Structure–activity relationships of betulin derivatives for [³H]TC transport inhibition and [³H]preS1 binding inhibition. Chemical modifications at the lupane skeleton of betulin revealed clear structure–activity relationships for the potency (pot., IC₅₀ of [³H]preS1 binding inhibition) and virus selectivity index (sel. ind., ratio IC₅₀ [³H]TC transport inhibition / IC₅₀ [³H]preS1 binding inhibition). (a) 3,28-di-O-acetylation (shown in orange), additional C₂₉-hydroxylation (shown in purple), 3-O-modification with caffeoyl (shown in light-blue), 28-oxime generation (shown in red), and C₃₀ saturation (shown in green) of the betulin core structure improve the potency and/or selectivity index of the respective compounds. The respective inhibition pattern are illustrated by bar graphs for [³H]TC uptake (shown in dark-blue) and [³H]preS1 peptide binding (shown in red), respectively, in the presence or absence of a fix concentration (100 µM) of the respective betulin derivative.

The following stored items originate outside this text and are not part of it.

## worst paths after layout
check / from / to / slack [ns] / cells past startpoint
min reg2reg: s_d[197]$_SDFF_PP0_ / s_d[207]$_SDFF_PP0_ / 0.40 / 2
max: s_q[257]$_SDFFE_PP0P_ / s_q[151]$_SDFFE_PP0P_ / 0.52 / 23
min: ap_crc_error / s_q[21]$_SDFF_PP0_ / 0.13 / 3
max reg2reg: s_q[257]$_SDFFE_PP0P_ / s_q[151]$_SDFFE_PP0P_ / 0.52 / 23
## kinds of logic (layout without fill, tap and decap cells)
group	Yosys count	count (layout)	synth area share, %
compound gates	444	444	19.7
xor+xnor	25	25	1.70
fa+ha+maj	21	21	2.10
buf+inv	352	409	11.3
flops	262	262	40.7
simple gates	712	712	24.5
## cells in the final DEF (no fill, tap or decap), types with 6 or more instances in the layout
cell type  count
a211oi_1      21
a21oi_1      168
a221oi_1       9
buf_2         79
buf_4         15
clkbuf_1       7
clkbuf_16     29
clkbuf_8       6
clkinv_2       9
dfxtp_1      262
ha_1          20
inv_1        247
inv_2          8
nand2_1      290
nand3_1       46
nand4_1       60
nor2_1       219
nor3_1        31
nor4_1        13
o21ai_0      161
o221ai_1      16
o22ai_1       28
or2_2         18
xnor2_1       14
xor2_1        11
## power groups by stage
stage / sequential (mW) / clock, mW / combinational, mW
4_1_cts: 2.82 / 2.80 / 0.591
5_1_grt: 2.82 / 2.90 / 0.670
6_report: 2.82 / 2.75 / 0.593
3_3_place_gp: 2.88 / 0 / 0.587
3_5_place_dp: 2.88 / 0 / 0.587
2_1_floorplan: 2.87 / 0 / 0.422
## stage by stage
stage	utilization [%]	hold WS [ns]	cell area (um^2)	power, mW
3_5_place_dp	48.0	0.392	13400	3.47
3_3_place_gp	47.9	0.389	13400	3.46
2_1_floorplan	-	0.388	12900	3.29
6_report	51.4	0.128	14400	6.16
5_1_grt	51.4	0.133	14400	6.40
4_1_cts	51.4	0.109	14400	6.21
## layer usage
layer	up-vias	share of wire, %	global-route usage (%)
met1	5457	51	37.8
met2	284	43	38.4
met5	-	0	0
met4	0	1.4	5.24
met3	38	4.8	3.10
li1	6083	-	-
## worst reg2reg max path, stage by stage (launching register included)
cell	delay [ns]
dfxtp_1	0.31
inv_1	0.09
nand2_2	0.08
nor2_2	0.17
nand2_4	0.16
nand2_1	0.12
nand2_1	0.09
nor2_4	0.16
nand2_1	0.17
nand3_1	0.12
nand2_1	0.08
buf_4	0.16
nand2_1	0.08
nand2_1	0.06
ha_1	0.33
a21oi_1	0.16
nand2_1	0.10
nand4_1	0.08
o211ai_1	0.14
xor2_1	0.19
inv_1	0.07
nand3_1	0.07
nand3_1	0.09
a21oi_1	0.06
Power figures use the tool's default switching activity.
--- src/rtl/buck1_regs_pkg.sv ---
// package: offsets, field layout and bus types for the buck1 control register bank
// assumes an axi4-lite master with 32-bit data and byte addresses
package buck1_regs_pkg;
  // printed offsets are not all multiples of four: they are word indices
  localparam logic [7:0] IDX_SLEEP = 8'h22;
  localparam logic [7:0] IDX_MODE = 8'h23;
  localparam logic [7:0] IDX_CONF = 8'h24;
  localparam logic [7:0] IDX_CONF_ALT = 8'h32;
  localparam logic [7:0] IDX_STBY = 8'h21;
  localparam int ADDR_W = 10;
  localparam int DATA_W = 32;
  localparam int REG_W = 8;
  // writable-bit masks, reserved bits are zero here
  localparam logic [7:0] MASK_VOLT = 8'h1F;
  localparam logic [7:0] MASK_MODE = 8'h2F;
  localparam logic [7:0] MASK_CONF = 8'h7D;
  localparam logic [1:0] RESP_OKAY = 2'h0;
  localparam logic [1:0] RESP_SLVERR = 2'h2;
  // step rate timing, one 25 mV step per period
  localparam int STEP_FAST_NS = 2000;
  localparam int STEP_SLOW_NS = 4000;
  localparam int CLK_NS = 10;
  localparam int STEP_FAST_CYC = STEP_FAST_NS / CLK_NS;
  localparam int STEP_SLOW_CYC = STEP_SLOW_NS / CLK_NS;

  // one register write request
  typedef struct packed {
    logic [7:0] idx;
    logic [7:0] data;
    logic we;
  } reg_wr_s;

  // decoded configuration seen by the regulator
  typedef struct packed {
    logic [4:0] standby_code;
    logic [4:0] sleep_code;
    logic off_behaviour;
    logic [3:0] switch_mode;
    logic step_rate;
    logic [1:0] phase_clock;
    logic [1:0] switch_frequency;
    logic current_limit;
  } buck1_cfg_s;
endpackage

--- src/rtl/buck1_control_registers.sv ---
// buck1 control register bank behind an axi4-lite slave
// assumes one clock; otp image is stable while aresetn is low and a cycle after
//
// The AXI4-Lite register port was left to the implementer.
`timescale 1ns/1ns
module buck1_control_registers (
  input wire logic aclk,
  input wire logic aresetn,
  input wire logic aclken,
  input wire logic [39:0] otp_image,
  input wire logic [buck1_regs_pkg::ADDR_W-1:0] s_axi_awaddr,
  input wire logic [2:0] s_axi_awprot,
  input wire logic s_axi_awvalid,
  output logic s_axi_awready,
  input wire logic [buck1_regs_pkg::DATA_W-1:0] s_axi_wdata,
  input wire logic [3:0] s_axi_wstrb,
  input wire logic s_axi_wvalid,
  output logic s_axi_wready,
  output logic [1:0] s_axi_bresp,
  output logic s_axi_bvalid,
  input wire logic s_axi_bready,
  input wire logic [buck1_regs_pkg::ADDR_W-1:0] s_axi_araddr,
  input wire logic [2:0] s_axi_arprot,
  input wire logic s_axi_arvalid,
  output logic s_axi_arready,
  output logic [buck1_regs_pkg::DATA_W-1:0] s_axi_rdata,
  output logic [1:0] s_axi_rresp,
  output logic s_axi_rvalid,
  input wire logic s_axi_rready,
  output buck1_regs_pkg::buck1_cfg_s buck1_cfg,
  output logic step_tick
);
  import buck1_regs_pkg::*;

  ////////////////////////////////////////////////////////////////////////////
  // reset sequencing: otp load runs on every enabled cycle of reset
  logic load;
  assign load = !aresetn;

  ////////////////////////////////////////////////////////////////////////////
  // write channel capture, address and data accepted in either order
  logic aw_held_r;
  logic w_held_r;
  logic [7:0] aw_idx_r;
  logic [7:0] w_data_r;
  logic w_lane_r;
  logic bvalid_r;
  logic [1:0] bresp_r;
  logic do_write;
  reg_wr_s wr;

  assign s_axi_awready = !aw_held_r && !bvalid_r;
  assign s_axi_wready = !w_held_r && !bvalid_r;
  assign do_write = aw_held_r && w_held_r && !bvalid_r;

  // address latch, word index from byte address
  always_ff @(posedge aclk) begin
    if (!aresetn) begin
      aw_held_r <= 1'b0;
      aw_idx_r <= 8'h00;
    end else if (aclken) begin
      if (s_axi_awvalid && s_axi_awready) begin
        aw_held_r <= 1'b1;
        aw_idx_r <= s_axi_awaddr[9:2];
      end else if (do_write) begin
        aw_held_r <= 1'b0;
      end
    end
  end

  // data latch, only byte lane 0 carries register bits
  always_ff @(posedge aclk) begin
    if (!aresetn) begin
      w_held_r <= 1'b0;
      w_data_r <= 8'h00;
      w_lane_r <= 1'b0;
    end else if (aclken) begin
      if (s_axi_wvalid && s_axi_wready) begin
        w_held_r <= 1'b1;
        w_data_r <= s_axi_wdata[7:0];
        w_lane_r <= s_axi_wstrb[0];
      end else if (do_write) begin
        w_held_r <= 1'b0;
      end
    end
  end

  // address decode for writes
  function automatic logic mapped(input logic [7:0] idx);
    mapped = (idx == IDX_STBY) || (idx == IDX_SLEEP) || (idx == IDX_MODE) ||
             (idx == IDX_CONF) || (idx == IDX_CONF_ALT);
  endfunction

  always_comb begin
    wr.idx = aw_idx_r;
    wr.data = w_data_r;
    wr.we = do_write && w_lane_r && mapped(aw_idx_r);
  end

  // write response, unmapped index answers slverr
  always_ff @(posedge aclk) begin
    if (!aresetn) begin
      bvalid_r <= 1'b0;
      bresp_r <= RESP_OKAY;
    end else if (aclken) begin
      if (do_write) begin
        bvalid_r <= 1'b1;
        bresp_r <= mapped(aw_idx_r) ? RESP_OKAY : RESP_SLVERR;
      end else if (s_axi_bready) begin
        bvalid_r <= 1'b0;
      end
    end
  end
  assign s_axi_bvalid = bvalid_r;
  assign s_axi_bresp = bresp_r;

  ////////////////////////////////////////////////////////////////////////////
  // register storage; both configuration offsets alias one register
  logic [7:0] stby_q;
  logic [7:0] sleep_q;
  logic [7:0] mode_q;
  logic [7:0] conf_q;

  buck1_field_reg #(.MASK(MASK_VOLT)) u_stby (
    .aclk(aclk),
    .aclken(aclken),
    .load(load),
    .otp_value(otp_image[7:0]),
    .we(wr.we && wr.idx == IDX_STBY),
    .wdata(wr.data),
    .q(stby_q)
  );

  buck1_field_reg #(.MASK(MASK_VOLT)) u_sleep (
    .aclk(aclk),
    .aclken(aclken),
    .load(load),
    .otp_value(otp_image[15:8]),
    .we(wr.we && wr.idx == IDX_SLEEP),
    .wdata(wr.data),
    .q(sleep_q)
  );

  // off behaviour bit has a fixed zero default, so otp feeds only bits 3:0
  buck1_field_reg #(.MASK(MASK_MODE)) u_mode (
    .aclk(aclk),
    .aclken(aclken),
    .load(load),
    .otp_value({4'h0, otp_image[19:16]}),
    .we(wr.we && wr.idx == IDX_MODE),
    .wdata(wr.data),
    .q(mode_q)
  );

  // phase clock defaults to zero; step rate, frequency and limit come from otp
  buck1_field_reg #(.MASK(MASK_CONF)) u_conf (
    .aclk(aclk),
    .aclken(aclken),
    .load(load),
    .otp_value(otp_image[39:32] & 8'h4D),
    .we(wr.we && (wr.idx == IDX_CONF || wr.idx == IDX_CONF_ALT)),
    .wdata(wr.data),
    .q(conf_q)
  );

  ////////////////////////////////////////////////////////////////////////////
  // decoded fields toward the regulator
  always_comb begin
    buck1_cfg.standby_code = stby_q[4:0];
    buck1_cfg.sleep_code = sleep_q[4:0];
    buck1_cfg.off_behaviour = mode_q[5]; // 0 off, 1 sleep
    buck1_cfg.switch_mode = mode_q[3:0];
    buck1_cfg.step_rate = conf_q[6];
    buck1_cfg.phase_clock = conf_q[5:4];
    buck1_cfg.switch_frequency = conf_q[3:2];
    buck1_cfg.current_limit = conf_q[0]; // 0 is 4 A, 1 is 2 A
  end

  ////////////////////////////////////////////////////////////////////////////
  // voltage-stepping pacer: one pulse per 25 mV step at the selected rate
  logic [8:0] step_cnt_r;
  logic [8:0] step_last;
  logic step_tick_r;
  assign step_last = conf_q[6] ? 9'(STEP_SLOW_CYC - 1) : 9'(STEP_FAST_CYC - 1);

  always_ff @(posedge aclk) begin
    if (!aresetn) begin
      step_cnt_r <= 9'h000;
      step_tick_r <= 1'b0;
    end else if (aclken) begin
      if (step_cnt_r >= step_last) begin
        step_cnt_r <= 9'h000;
        step_tick_r <= 1'b1;
      end else begin
        step_cnt_r <= step_cnt_r + 9'h001;
        step_tick_r <= 1'b0;
      end
    end
  end
  assign step_tick = step_tick_r;

  ////////////////////////////////////////////////////////////////////////////
  // read channel: one read at a time, data from a register
  logic rvalid_r;
  logic [31:0] rdata_r;
  logic [1:0] rresp_r;
  logic [7:0] rd_idx;
  assign s_axi_arready = !rvalid_r;
  assign rd_idx = s_axi_araddr[9:2];

  // reserved bits are already zero in storage
  always_ff @(posedge aclk) begin
    if (!aresetn) begin
      rvalid_r <= 1'b0;
      rdata_r <= 32'h0000_0000;
      rresp_r <= RESP_OKAY;
    end else if (aclken) begin
      if (s_axi_arvalid && !rvalid_r) begin
        rvalid_r <= 1'b1;
        rresp_r <= mapped(rd_idx) ? RESP_OKAY : RESP_SLVERR;
        unique case (rd_idx)
          IDX_STBY: rdata_r <= {24'h000000, stby_q};
          IDX_SLEEP: rdata_r <= {24'h000000, sleep_q};
          IDX_MODE: rdata_r <= {24'h000000, mode_q};
          IDX_CONF, IDX_CONF_ALT: rdata_r <= {24'h000000, conf_q};
          default: rdata_r <= 32'h0000_0000;
        endcase
      end else if (s_axi_rready) begin
        rvalid_r <= 1'b0;
      end
    end
  end
  assign s_axi_rvalid = rvalid_r;
  assign s_axi_rdata = rdata_r;
  assign s_axi_rresp = rresp_r;
endmodule // buck1_control_registers

--- src/rtl/buck1_field_reg.sv ---
// one 8-bit register with a writable-bit mask and an otp-loaded reset value
// assumes otp_value is stable while load is high
`timescale 1ns/1ns
module buck1_field_reg #(
  parameter logic [7:0] MASK = 8'hFF
) (
  input wire logic aclk,
  input wire logic aclken,
  input wire logic load,
  input wire logic [7:0] otp_value,
  input wire logic we,
  input wire logic [7:0] wdata,
  output logic [7:0] q
);
  logic [7:0] value_r;
  // reset is not asynchronous here, so load is a clocked take of the otp value
  always_ff @(posedge aclk) begin
    if (aclken) begin
      if (load) begin
        value_r <= otp_value & MASK;
      end else if (we) begin
        value_r <= wdata & MASK;
      end
    end
  end
  assign q = value_r;
endmodule // buck1_field_reg

--- config.mk ---
export PLATFORM = sky130hd
export DESIGN_NAME = buck1_control_registers
export DESIGN_NICKNAME = d
export VERILOG_FILES = /design/src/rtl/buck1_regs_pkg.sv /design/src/rtl/buck1_control_registers.sv /design/src/rtl/buck1_field_reg.sv
export SDC_FILE = /design/constraint.sdc
export NUM_CORES = 1
export LEC_CHECK = 0
export BUFFER_PORTS_ARGS = -buffer_cell sky130_fd_sc_hd__clkbuf_2
export CORE_ASPECT_RATIO = 0.7
export CORE_MARGIN = 2
export CORE_UTILIZATION = 44
export DETAILED_ROUTE_END_ITERATION = 16
export HOLD_SLACK_MARGIN = 0.1
export PLACE_DENSITY = 0.8
export SLEW_MARGIN = 0
export SYNTH_ARGS = -nofsm -noshare
export SYNTH_HDL_FRONTEND = slang
export SYNTH_SLANG_ARGS = --single-unit
--- constraint.sdc ---
create_clock -name aclk -period 2.34 [get_ports aclk]
set_input_delay 0.351 -clock aclk [delete_from_list [all_inputs] [get_ports aclk]]
set_output_delay 0.351 -clock aclk [all_outputs]
set_load 0.005 [all_outputs]
==> flow_summary_export.csv <==
group,metric,value,unit
detailed_routing,wl,6260,microns
finish,fin_util,0.551,
floorplanning,coreArea,0.00666,sq mm
detailed_routing,drt_iter0_drc,107,
finish,layout-drive-gt1-share,0.290,
setup_path,critPathArrivalTime,2.01,ns
floorplanning,initial_utilization,0.450,
synthesis,ys_seq_area_frac,0.470,
worst_hold_path,holdPathStages,3,
synthesis,synth-seq-cells,60,
clock_tree,cts_setup_buffers,0,
timing,finalCriticalPeriod,1.97,ns
clock_tree,clock-sinks,60,
grt,grt_remaining_overflow,0,
finish,final_common_cell,"clkbuf_2",
worst_hold_path,worst_hold_startpoint,"s_axi_awaddr[3]",
floorplanning,rows,25,
finish,nets,519,
synthesis,synth_edf_count,21,
timing,relSlewSlack,0.510,
grt,grt_use_total,0.172,
grt,grt_max_degree,31,
timing,post-route-period-util,0.844,
finish,final_cells,504,
run_status,status,"completed",
finish,final_cell_mix,"clkbuf_2, dfxtp_1, conb_1",
grt,grt_pass1_wl,9720,microns
timing,rsz0062_at_grt,"false",
synthesis,ys_async_sr_fraction,0,
grt,antenna_found_initial,0,
worst_hold_path,worstHoldPathType,"input port to flop",
detailed_routing,first_pass_iters,4,
setup_path,startpoint_type,"flop",
timing,hold_viol,0,
clock_tree,insertion_delay,0.33,ns
setup_path,worstReg2RegStart,"aw_idx_r[7]",
clock_tree,cts-root-buf,"clkbuf_8",
setup_path,r2r_cells,6,
floorplanning,die_x,103,microns
synthesis,netlist_area,0.00300,sq mm
placed_design,place.gp.congestion,0.798,
timing,slew_violations,0,
setup_path,crit_type,"flop to flop",
run,cap_violations,0,
detailed_routing,vias,2351,
floorplanning,dieArea,0.00751,sq mm
clock_tree,cts_inserted_buffers,9,
setup_path,r2r_slack,0.37,ns
timing,fmax,506,MHz
floorplanning,io_pins,173,
synthesis,synth_ff_type,"dfxtp_1",
clock_tree,cts_hold_repair.buffers,0,
detailed_routing,drc,0,
clock_tree,cts_resized,0,
finish,diodes,0,
power_and_ir_drop,ir_drop,0.355,mV
setup_path,r2r_end,"u_stby.q[2]",
finish,area_delta_synth_final,22.3,%
timing,worstMarginPinSlew,0.731,ns
clock_tree,path_clk_slew,0.07,ns
power_and_ir_drop,power_density,635,mW/mm^2
setup_path,worst-endpoint-required,2.37,ns
power_and_ir_drop,leakage,0.00163,uW
timing,finalSetupViolCount,0,
clock_tree,tritoncts,"done",
synthesis,netlist_instances,314,
clock_tree,cts_buffer_depth,2,
placed_design,dp_cells,488,
timing,finClkSkew,0.0104,ns
worst_hold_path,min_to,"aw_idx_r[1]",
detailed_routing,drt-vias-per-instance,4.66,
placed_design,port_buffers,85,
synthesis,synth.distinct_cells,45,
grt,grt_pass1_vias,2117,
synthesis,yosys_warnings,0,
setup_path,critical_path_peak_fanout,5,
floorplanning,die_y,73.1,microns
timing,finalSetupTns,0,ns
synthesis,syn_avg_cell_area,9.56,sq um
placed_design,hpwlAfterDp,4910,microns
clock_tree,h-tree-depth,3,
finish,final.fill_count,630,
detailed_routing,post_drt_wl_per_cell,12.4,microns
setup_path,worstSetupEndpointType,"flop",
detailed_routing,antenna_left,0,
**config.mk**
```make
export PLATFORM = sky130hd
export DESIGN_NAME = cbs_charge_supervisor
export DESIGN_NICKNAME = d
export VERILOG_FILES = /design/src/pkg/cbs_pkg.sv /design/src/verilog/cbs_charge_supervisor.sv
export SDC_FILE = /design/constraint.sdc
export NUM_CORES = 2
export LEC_CHECK = 0
export ABC_AREA = 1
export BUFFER_PORTS_ARGS = -buffer_cell sky130_fd_sc_hd__buf_4
export CORE_ASPECT_RATIO = 1.25
export CORE_MARGIN = 2
export CORE_UTILIZATION = 48
export DETAILED_ROUTE_END_ITERATION = 7
export GPL_TIMING_DRIVEN = 0
export MAX_ROUTING_LAYER = met4
export PLACE_DENSITY = 0.73
export SETUP_SLACK_MARGIN = 0.15
export SYNTH_ARGS = -nofsm -noshare
export SYNTH_HDL_FRONTEND = slang
export SYNTH_SLANG_ARGS = --single-unit
```
**constraint.sdc**
```tcl
create_clock -name core_clk -period 32.5 [get_ports core_clk]
set_input_delay 8.125 -clock core_clk [delete_from_list [all_inputs] [get_ports core_clk]]
set_output_delay 8.125 -clock core_clk [all_outputs]
set_load 0.05 [all_outputs]
```
$ cat src/sbm_regs.vh
// register offsets, field positions, reset values and timing counts for the byte request master
`ifndef SBM_REGS_VH
`define SBM_REGS_VH
`define OFS_BYTE_BUFFER 8'hb0
`define OFS_TARGET_BYTE_OFFSET 8'hb1
`define OFS_TARGET_DEVICE_SELECT 8'hb2
`define OFS_CONTROL_STATUS 8'hb3
`define RST_BYTE 8'h00
`define BIT_SHORT_PROTOCOL 7
`define BIT_IN_FLIGHT 5
`define BIT_LINK_TEST 2
`define BIT_REQUEST_ERROR 1
`define BIT_DIRECTION 0
`define CLK_HZ 50000000
`define SCL_NORMAL_HZ 100000
`define SCL_TEST_HZ 400000
`define QUARTER_NORMAL (`CLK_HZ / (4 * `SCL_NORMAL_HZ))
`define QUARTER_TEST (`CLK_HZ / (4 * `SCL_TEST_HZ))
`endif

$ cat src/bit_phase_timer.v
// quarter-bit tick generator for the serial clock
`timescale 1ns/1ps
module bit_phase_timer #(
	parameter integer NORMAL_COUNT = 125,
	parameter integer TEST_COUNT = 31
)(
	input wire mclk,
	input wire nrst,
	input wire ce,
	input wire run,
	input wire fast,
	output reg tick
);
	reg [7:0] count_reg;
	wire [7:0] limit = fast ? TEST_COUNT[7:0] - 8'h01 : NORMAL_COUNT[7:0] - 8'h01;
	// restarts whenever the engine idles so the first phase is full length
	always @(posedge mclk or negedge nrst)
	begin
		if (!nrst)
		begin
			count_reg <= 8'h00;
			tick <= 1'b0;
		end
		else if (ce)
		begin
			tick <= 1'b0;
			if (!run)
				count_reg <= 8'h00;
			else if (count_reg >= limit)
			begin
				count_reg <= 8'h00;
				tick <= 1'b1;
			end
			else
				count_reg <= count_reg + 8'h01;
		end
	end
endmodule // bit_phase_timer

Graphs show means ± SD of quadruplicate determinations. *Significantly different with p < 0.01 (two-way ANOVA with Sidak's multiple comparison test); ns, not significant. (b) The diagram shows all IC₅₀ values for [³H]TC uptake inhibition and [³H]preS1 binding inhibition of the respective compounds. Effects (IC₅₀ shifts) of the structural modifications are illustrated by arrows, starting from the core structure betulin (compound 1). Compounds can be divided into three groups regarding their potency to inhibit [³H]preS1 binding: potent inhibitors (IC₅₀ ≤ 10 µM), less potent inhibitors (10 µM < IC₅₀ < 100 µM) and poor inhibitors (IC₅₀ ≥ 100 µM). Compounds with a selectivity index of > 10 are classified as selective inhibitors.